The spread of misinformation, hoaxes, lies, and false claims is of course neither new nor limited to pandemics. Fake news is as old as the concept of “news” itself, but has come into intense focus through the widespread use – and abuse – of social media.
It is particularly common during elections. The Media Foundation for West Africa (2016) found, for instance, that more than half of the 98 claims by 2016 electoral campaign participants that it fact-checked were completely false, half-truths, or misleading.
Considering that 2020 in Ghana is both an election year and a pandemic year, the country could be in for a perfect storm of misinformation.
In Ghana, the dissemination of false information is a criminal offense punishable by a fine of GHS 36,000 (about $6,250) and up to five years’ imprisonment, according to Section 76 of Ghana’s Electronic Communications Act (2008). Ignorance of the fact that the information is false is not an excuse, as the act explains that “a person is taken to know that a communication is false or misleading if that person did not take reasonable steps to find out
whether the communication was false, misleading, reckless or fraudulent.”

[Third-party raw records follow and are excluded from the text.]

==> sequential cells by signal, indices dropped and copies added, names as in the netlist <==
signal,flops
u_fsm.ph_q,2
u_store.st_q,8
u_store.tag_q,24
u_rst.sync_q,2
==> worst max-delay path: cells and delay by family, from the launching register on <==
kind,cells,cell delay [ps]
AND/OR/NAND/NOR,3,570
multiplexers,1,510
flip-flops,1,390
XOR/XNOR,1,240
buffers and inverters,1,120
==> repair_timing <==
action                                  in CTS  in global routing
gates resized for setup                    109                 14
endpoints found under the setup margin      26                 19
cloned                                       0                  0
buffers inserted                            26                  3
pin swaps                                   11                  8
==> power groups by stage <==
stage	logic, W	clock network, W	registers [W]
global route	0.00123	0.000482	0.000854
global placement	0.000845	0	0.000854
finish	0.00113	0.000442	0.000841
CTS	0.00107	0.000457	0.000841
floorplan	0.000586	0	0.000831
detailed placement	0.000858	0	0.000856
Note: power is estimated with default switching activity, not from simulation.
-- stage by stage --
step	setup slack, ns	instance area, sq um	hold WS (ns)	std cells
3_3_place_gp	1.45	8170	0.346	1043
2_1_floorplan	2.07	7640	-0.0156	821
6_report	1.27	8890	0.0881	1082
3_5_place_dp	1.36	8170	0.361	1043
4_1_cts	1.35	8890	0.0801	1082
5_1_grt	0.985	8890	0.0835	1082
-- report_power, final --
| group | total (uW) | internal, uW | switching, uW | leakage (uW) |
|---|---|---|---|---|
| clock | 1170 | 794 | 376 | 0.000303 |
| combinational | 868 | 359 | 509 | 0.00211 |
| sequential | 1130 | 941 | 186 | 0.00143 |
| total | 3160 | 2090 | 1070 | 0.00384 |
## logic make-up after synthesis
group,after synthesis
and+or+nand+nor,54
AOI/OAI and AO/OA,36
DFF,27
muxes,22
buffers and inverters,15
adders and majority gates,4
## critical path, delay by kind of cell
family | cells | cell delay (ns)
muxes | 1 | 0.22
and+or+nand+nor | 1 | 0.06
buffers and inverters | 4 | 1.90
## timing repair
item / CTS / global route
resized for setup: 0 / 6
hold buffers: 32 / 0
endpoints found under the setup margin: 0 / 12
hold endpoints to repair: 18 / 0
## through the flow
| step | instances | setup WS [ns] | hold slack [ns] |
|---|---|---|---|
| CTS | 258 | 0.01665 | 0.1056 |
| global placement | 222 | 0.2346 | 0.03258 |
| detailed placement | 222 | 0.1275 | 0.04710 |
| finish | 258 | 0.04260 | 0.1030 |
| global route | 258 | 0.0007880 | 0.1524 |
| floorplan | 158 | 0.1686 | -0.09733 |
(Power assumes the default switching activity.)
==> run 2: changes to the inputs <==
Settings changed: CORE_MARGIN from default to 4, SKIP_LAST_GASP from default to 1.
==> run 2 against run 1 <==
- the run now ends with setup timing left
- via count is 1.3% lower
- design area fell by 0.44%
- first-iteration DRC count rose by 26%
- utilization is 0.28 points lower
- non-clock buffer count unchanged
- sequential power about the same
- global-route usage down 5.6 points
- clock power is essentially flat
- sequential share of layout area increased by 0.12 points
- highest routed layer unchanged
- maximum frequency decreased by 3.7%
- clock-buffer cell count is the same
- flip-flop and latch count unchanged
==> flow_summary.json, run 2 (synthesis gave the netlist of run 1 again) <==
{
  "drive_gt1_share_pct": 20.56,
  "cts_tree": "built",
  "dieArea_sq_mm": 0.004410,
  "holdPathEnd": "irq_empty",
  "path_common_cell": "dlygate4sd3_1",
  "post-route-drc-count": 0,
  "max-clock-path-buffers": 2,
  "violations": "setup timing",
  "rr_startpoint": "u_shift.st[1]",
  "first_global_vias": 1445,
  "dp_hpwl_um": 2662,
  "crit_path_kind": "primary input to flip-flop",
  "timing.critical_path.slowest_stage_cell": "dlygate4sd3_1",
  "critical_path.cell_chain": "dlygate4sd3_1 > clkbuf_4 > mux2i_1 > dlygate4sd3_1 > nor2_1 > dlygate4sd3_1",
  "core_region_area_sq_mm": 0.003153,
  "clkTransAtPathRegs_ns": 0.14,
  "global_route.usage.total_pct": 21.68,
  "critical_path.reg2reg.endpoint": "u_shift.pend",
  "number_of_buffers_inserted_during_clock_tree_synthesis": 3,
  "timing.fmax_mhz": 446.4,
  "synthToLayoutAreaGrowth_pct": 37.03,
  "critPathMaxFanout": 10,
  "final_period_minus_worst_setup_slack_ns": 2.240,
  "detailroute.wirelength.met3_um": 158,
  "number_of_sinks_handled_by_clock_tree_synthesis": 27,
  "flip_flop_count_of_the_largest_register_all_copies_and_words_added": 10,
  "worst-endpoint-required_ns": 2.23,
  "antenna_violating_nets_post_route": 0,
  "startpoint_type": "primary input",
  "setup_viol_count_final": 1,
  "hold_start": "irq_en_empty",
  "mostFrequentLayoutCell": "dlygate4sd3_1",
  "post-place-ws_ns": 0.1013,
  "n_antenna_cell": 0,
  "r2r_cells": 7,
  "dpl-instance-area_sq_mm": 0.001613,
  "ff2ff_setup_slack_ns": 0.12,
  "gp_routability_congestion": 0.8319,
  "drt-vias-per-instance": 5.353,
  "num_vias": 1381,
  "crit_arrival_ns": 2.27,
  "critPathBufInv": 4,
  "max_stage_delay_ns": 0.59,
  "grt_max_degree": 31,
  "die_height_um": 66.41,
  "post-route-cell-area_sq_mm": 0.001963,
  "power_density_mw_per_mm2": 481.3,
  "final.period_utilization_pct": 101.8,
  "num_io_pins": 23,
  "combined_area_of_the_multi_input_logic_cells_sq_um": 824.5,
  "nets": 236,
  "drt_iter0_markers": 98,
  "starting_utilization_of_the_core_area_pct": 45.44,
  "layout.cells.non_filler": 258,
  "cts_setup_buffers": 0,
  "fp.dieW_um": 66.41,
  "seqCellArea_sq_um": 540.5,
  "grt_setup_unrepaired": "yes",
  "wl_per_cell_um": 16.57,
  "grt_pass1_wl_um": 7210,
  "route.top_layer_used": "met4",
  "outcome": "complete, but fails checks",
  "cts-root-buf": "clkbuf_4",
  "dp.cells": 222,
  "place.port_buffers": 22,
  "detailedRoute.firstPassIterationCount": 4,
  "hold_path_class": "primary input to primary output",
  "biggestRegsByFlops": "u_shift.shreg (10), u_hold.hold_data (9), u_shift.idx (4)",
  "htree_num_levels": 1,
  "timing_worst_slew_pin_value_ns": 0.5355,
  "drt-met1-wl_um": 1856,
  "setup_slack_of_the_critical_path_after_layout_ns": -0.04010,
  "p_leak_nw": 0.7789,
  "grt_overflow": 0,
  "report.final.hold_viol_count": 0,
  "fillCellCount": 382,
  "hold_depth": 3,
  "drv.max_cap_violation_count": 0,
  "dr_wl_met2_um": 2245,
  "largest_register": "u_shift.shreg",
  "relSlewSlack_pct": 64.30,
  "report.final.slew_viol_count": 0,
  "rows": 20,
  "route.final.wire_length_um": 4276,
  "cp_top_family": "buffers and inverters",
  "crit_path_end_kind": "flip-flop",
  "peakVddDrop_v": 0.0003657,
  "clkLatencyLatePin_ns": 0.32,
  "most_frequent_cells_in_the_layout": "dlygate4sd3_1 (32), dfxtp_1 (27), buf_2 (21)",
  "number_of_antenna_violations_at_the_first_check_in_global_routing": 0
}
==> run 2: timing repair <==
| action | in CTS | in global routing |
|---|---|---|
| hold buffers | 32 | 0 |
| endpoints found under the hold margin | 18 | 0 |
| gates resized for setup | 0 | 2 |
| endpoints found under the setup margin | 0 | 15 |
==> src/rtl/csa_tree_pkg.sv <==
package csa_tree_pkg;

  localparam int MAX_OPS   = 32;
  localparam int MAX_NODES = 3 * MAX_OPS;

  typedef enum int {Q_COUNT, Q_DEPTH, Q_SRC, Q_FINAL} sched_query_e;

  // Walk the depth-aware schedule for n_ops operands.
  // Node ids: inputs 0..n_ops-1, compressor k -> sum n_ops+2k, carry n_ops+2k+1.
  function automatic int sched_walk(int n_ops, sched_query_e q, int fa_idx, int slot);
    int ops   [MAX_OPS];
    int rdy   [MAX_OPS];
    int wait_l[MAX_OPS];
    int nxt   [MAX_OPS];
    int dep   [MAX_NODES];
    int n_cur, n_rdy, n_wait, n_nxt, n_fa, res, used, d, sid;
    res = -1;
    n_fa = 0;
    for (int i = 0; i < MAX_NODES; i++) dep[i] = 0;
    for (int i = 0; i < MAX_OPS; i++) begin
      ops[i] = (i < n_ops) ? i : 0;
      rdy[i] = 0; wait_l[i] = 0; nxt[i] = 0;
    end
    n_cur = n_ops;
    for (int lvl = 0; (n_cur > 2) && (lvl < 2 * MAX_OPS); lvl++) begin
      n_rdy = 0;
      n_wait = 0;
      for (int i = 0; i < n_cur; i++) begin
        if (dep[ops[i]] <= lvl) begin
          rdy[n_rdy] = ops[i];
          n_rdy = n_rdy + 1;
        end else begin
          wait_l[n_wait] = ops[i];
          n_wait = n_wait + 1;
        end
      end
      if (n_rdy >= 3) begin
        n_nxt = 0;
        used = 0;
        for (int t = 0; 3 * t + 2 < n_rdy; t++) begin
          d = dep[rdy[3*t]];
          if (dep[rdy[3*t+1]] > d) d = dep[rdy[3*t+1]];
          if (dep[rdy[3*t+2]] > d) d = dep[rdy[3*t+2]];
          sid = n_ops + 2 * n_fa;
          if (q == Q_SRC && fa_idx == n_fa) res = rdy[3*t + slot];
          dep[sid]     = d + 1;
          dep[sid + 1] = d + 1;
          nxt[n_nxt]     = sid;
          nxt[n_nxt + 1] = sid + 1;
          n_nxt = n_nxt + 2;
          n_fa  = n_fa + 1;
          used  = 3 * t + 3;
        end
        for (int t = used; t < n_rdy; t++) begin
          nxt[n_nxt] = rdy[t];
          n_nxt = n_nxt + 1;
        end
        for (int t = 0; t < n_wait; t++) begin
          nxt[n_nxt] = wait_l[t];
          n_nxt = n_nxt + 1;
        end
        for (int t = 0; t < n_nxt; t++) ops[t] = nxt[t];
        n_cur = n_nxt;
      end
    end
    case (q)
      Q_COUNT: res = n_fa;
      Q_DEPTH: begin
        res = 0;
        if (n_cur >= 1) res = dep[ops[0]];
        if (n_cur >= 2 && dep[ops[1]] > res) res = dep[ops[1]];
      end
      Q_FINAL: res = (slot < n_cur) ? ops[slot] : -1;
      default: ;
    endcase
    return res;
  endfunction

  function automatic int fa_total(int n_ops);
    return sched_walk(n_ops, Q_COUNT, 0, 0);
  endfunction

  function automatic int tree_depth(int n_ops);
    return sched_walk(n_ops, Q_DEPTH, 0, 0);
  endfunction

  function automatic int fa_src(int n_ops, int k, int slot);
    return sched_walk(n_ops, Q_SRC, k, slot);
  endfunction

  function automatic int final_node(int n_ops, int slot);
    return sched_walk(n_ops, Q_FINAL, 0, slot);
  endfunction

endpackage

Some independent fact-checking organizations and media houses in Ghana are working to identify and correct fake news (Ghanaweb, 2020; Media Foundation for West Africa, 2020), and the government has arrested or pursued some social media users accused of spreading misinformation about COVID-19 (Modern Ghana, 2020; Myjoyonline, 2020). Still, opportunities for misinforming seem almost endless, especially on social media.
Findings from Afrobarometer’s most recent survey in Ghana, conducted in SeptemberOctober 2019, show that social media is becoming an increasingly common source of news for Ghanaians, even though they trust it less than traditional media. They are also clear-eyed about social media’s negative as well as positive effects on society.
Supporters of unrestricted access to social media and the Internet outnumber opponents, but a majority want the government to be able to fight the spread of false information, hate speech, and other problematic content.
Afrobarometer is a pan-African, nonpartisan survey research network that provides reliable data on African experiences and evaluations of democracy, governance, and quality of life.
Seven rounds of surveys were completed in up to 38 countries between 1999 and 2018.
Round 8 surveys in 2019/2020 are planned in at least 35 countries. Afrobarometer conducts face-to-face interviews in the language of the respondent’s choice with nationally representative samples.
The Afrobarometer team in Ghana, led by the Ghana Center for Democratic Development (CDD-Ghana), interviewed 2,400 adult Ghanaians between 16 September and 3 October 2019. A sample of this size yields country-level results with a margin of error of +/-2 percentage points at a 95% confidence level. Previous surveys were conducted in Ghana in 1999, 2002, 2004, 2008, 2012, 2014, and 2017.
▪ The Afrobarometer survey conducted in late 2019 shows that although radio and television remain the most dominant news sources, daily news consumption via social Media (by 22% of Ghanaians) and the Internet (19%) is steadily increasing.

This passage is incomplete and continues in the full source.